Case Name: PEOPLE, Respondent, v. DAVID G. GORDON, Appellant
Court: Supreme Court of California
Jurisdiction: California
Decision Date: 1869-01-12
Citations: 1 Cal. Unrep. 459
Docket Number: No. 1773
Parties: PEOPLE, Respondent, v. DAVID G. GORDON, Appellant.
Judges: ,We concur: Rhodes, J.; Crockett, J.; Sprague, J.
Reporter: California Unreported Cases
Volume: 1
Pages: 459–460

Head Matter:
PEOPLE, Respondent, v. DAVID G. GORDON, Appellant.
No. 1773;
January 12, 1869.
Trial. — An Instruction may not have Such Material Words Severed from it as “in pursuance -of such design,” and urged then in the mutilated form as error.

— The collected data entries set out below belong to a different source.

===== config.mk =====
export PLATFORM = sky130hd
export DESIGN_NAME = ple_cell
export DESIGN_NICKNAME = d
export VERILOG_FILES = /design/src/rtl/ple_pkg.sv /design/src/rtl/ple_cell.sv
export SDC_FILE = /design/constraint.sdc
export NUM_CORES = 1
export LEC_CHECK = 0
export BUFFER_PORTS_ARGS = -buffer_cell sky130_fd_sc_hd__buf_2
export CORE_ASPECT_RATIO = 1.25
export CORE_MARGIN = 5
export CORE_UTILIZATION = 43
export CTS_CLUSTER_DIAMETER = 120
export DETAILED_ROUTE_END_ITERATION = 8
export GPL_TIMING_DRIVEN = 0
export PLACE_DENSITY = 0.82
export SYNTH_ARGS = -nofsm -noshare
export SYNTH_HDL_FRONTEND = slang
export SYNTH_SLANG_ARGS = --single-unit
export TNS_END_PERCENT = 30

===== constraint.sdc =====
create_clock -name clk -period 4.78 [get_ports clk]
set_input_delay 1.195 -clock clk [delete_from_list [all_inputs] [get_ports clk]]
set_output_delay 1.195 -clock clk [all_outputs]
set_load 0.02 [all_outputs]
$ cat src/rtl/ir_pulse_frame_decoder.sv
// top level of the infrared pulse frame decoder
//
// channel   dir  tdata fields (low bit up)                 tuser
// s_axis    in   pulse_total_us[15:0], pulse_on_us[31:16]  -
// m_axis    out  code_word[31:0], address_byte[39:32],     event_kind
//                command_byte[47:40], check_ok[48]
// cfg       in   index cfg_idx_i, data cfg_wdata_i          -
//
// one pulse per cycle while the queue has space; a result is registered after its pulse
// is accepted (classified into the queue at the accepting edge, then the frame state step)
// the two-entry queue and the output register let either side stall alone
// reset restores the timing registers and clears frame state, no clearing pass
module ir_pulse_frame_decoder (
  input  logic                             clk_i,
  input  logic                             rst_ni,
  input  logic                             cfg_we_i,
  input  logic [irpfd_pkg::CfgIdxW-1:0]    cfg_idx_i,
  input  logic [irpfd_pkg::DurW-1:0]       cfg_wdata_i,
  input  logic                             s_axis_tvalid,
  output logic                             s_axis_tready,
  input  logic [31:0]                      s_axis_tdata,  // pulse_total_us, pulse_on_us
  output logic                             m_axis_tvalid,
  input  logic                             m_axis_tready,
  output logic [55:0]                      m_axis_tdata,  // code, address, command, check_ok
  output logic                             m_axis_tuser   // event_kind
);
  import irpfd_pkg::*;

  cls_t             front_cls, q_cls;
  q_stat_t          q_stat;
  back_stat_t       b_stat;
  logic             q_valid, q_pop, push;
  logic             out_kind;
  logic [CodeW-1:0] out_code;
  logic [7:0]       addr_b, cmd_b;
  logic             chk_ok;

  assign push = s_axis_tvalid && s_axis_tready;

  irpfd_front u_front (
    .clk_i       (clk_i),
    .rst_ni      (rst_ni),
    .cfg_we_i    (cfg_we_i),
    .cfg_idx_i   (cfg_idx_i),
    .cfg_wdata_i (cfg_wdata_i),
    .total_i     (s_axis_tdata[15:0]),
    .on_i        (s_axis_tdata[31:16]),
    .cls_o       (front_cls)
  );

  irpfd_queue u_queue (
    .clk_i       (clk_i),
    .rst_ni      (rst_ni),
    .push_i      (push),
    .push_data_i (front_cls),
    .ready_o     (s_axis_tready),
    .pop_i       (q_pop),
    .valid_o     (q_valid),
    .pop_data_o  (q_cls),
    .stat_o      (q_stat)
  );

  irpfd_back u_back (
    .clk_i       (clk_i),
    .rst_ni      (rst_ni),
    .valid_i     (q_valid),
    .cls_i       (q_cls),
    .pop_o       (q_pop),
    .out_valid_o (m_axis_tvalid),
    .out_ready_i (m_axis_tready),
    .out_kind_o  (out_kind),
    .out_code_o  (out_code),
    .stat_o      (b_stat)
  );

  assign addr_b = out_code[7:0] & ByteMsk;
  assign cmd_b  = out_code[23:16] & ByteMsk;
  assign chk_ok = (cmd_b == ~out_code[31:24]) && (addr_b == ~out_code[15:8]);

  assign m_axis_tdata = {7'd0, chk_ok, cmd_b, addr_b, out_code};
  assign m_axis_tuser = out_kind;

  // queue never holds more than its depth
  a_q_bound: assert property (@(posedge clk_i) disable iff (!rst_ni)
    q_stat.count <= 2'(QDepth))
    else $error("queue count exceeds depth");

  // input stalls only when the queue is full
  a_stall_full: assert property (@(posedge clk_i) disable iff (!rst_ni)
    !s_axis_tready |-> q_stat.full)
    else $error("input stalled with queue space");

  // a repeat transaction needs a code delivered before it
  a_rep_held: assert property (@(posedge clk_i) disable iff (!rst_ni)
    (m_axis_tvalid && m_axis_tuser == EV_REPEAT) |-> b_stat.code_held)
    else $error("repeat without held code");

  // a new code always disarms reception
  a_new_disarm: assert property (@(posedge clk_i) disable iff (!rst_ni)
    ($rose(m_axis_tvalid) && m_axis_tuser == EV_NEW) |-> !b_stat.armed ||
    $past(q_cls.is_start))
    else $error("armed after new code");

endmodule
$ cat config.mk
export PLATFORM = sky130hd
export DESIGN_NAME = ir_pulse_frame_decoder
export DESIGN_NICKNAME = d
export VERILOG_FILES = /design/src/rtl/irpfd_pkg.sv /design/src/rtl/irpfd_front.sv /design/src/rtl/irpfd_queue.sv /design/src/rtl/irpfd_back.sv /design/src/rtl/ir_pulse_frame_decoder.sv
export SDC_FILE = /design/constraint.sdc
export NUM_CORES = 1
export LEC_CHECK = 0
export BUFFER_PORTS_ARGS = -buffer_cell sky130_fd_sc_hd__buf_4
export CORE_MARGIN = 5
export CORE_UTILIZATION = 45
export DETAILED_ROUTE_END_ITERATION = 10
export GPL_TIMING_DRIVEN = 0
export SLEW_MARGIN = 25
export SYNTH_ARGS = -nofsm -noshare
export SYNTH_HDL_FRONTEND = slang
export SYNTH_SLANG_ARGS = --single-unit
$ cat constraint.sdc
create_clock -name clk_i -period 9.2 [get_ports clk_i]
set_input_delay 1.38 -clock clk_i [delete_from_list [all_inputs] [get_ports clk_i]]
set_output_delay 1.38 -clock clk_i [all_outputs]
set_load 0.05 [all_outputs]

Trial — Beading Medical Books to Jury. — For counsel to read to the jury passages from a medical work is or is not error according to what are the passages and for what purpose read.
APPEAL from Seventh Judicial District, Solano County.'
Attorney General for respondent; J. W. Coffroth and W. S. Wells, for appellant.

Opinion:
SAWYER, C. J.
There is clearly no error in the instructions upon which the first point is made in appellant's brief. If there would otherwise be any force in the argument of counsel, it entirely ignores the clause, "in pursuance of said design. ' '
The authorities cited by appellant in support of the second point (People v. Milgate, 5 Cal. 129, and Commonwealth v. Rogers, 7 Met. (Mass.) 504, 506, 41 Am. Dec. 458) are expressly and squarely against him on the precise point. People v. Milgate was expressly affirmed on the same point in People v. Stonecifer, 6 Cal. 410, and the point was ruled in the same way in People v. Meyers, 20 Cal. 519, and approved in People v. Coffman, 24 Cal. 236.
During the argument of the case the district attorney read passages from certain medical works, against the objection of defendant's counsel, and this is the basis of the only other point.made in appellant's brief. In Commonwealth v. Wilson, 1 Gray (Mass.), 338, and Collier v. Simpson, 5 Car. & P. 74, it was held that medical works could not be read as evidence. It does not appear in this case what was read, or for what purpose the passages were read during the argument. Without knowing either the matter read, or the object for which it was used, we cannot say there was error. Error must be made to affirmatively appear. The presumptions are in favor of the correct action of the court below.
Judgment affirmed, and remittitur directed to issue forthwith.
,We concur: Rhodes, J.; Crockett, J.; Sprague, J.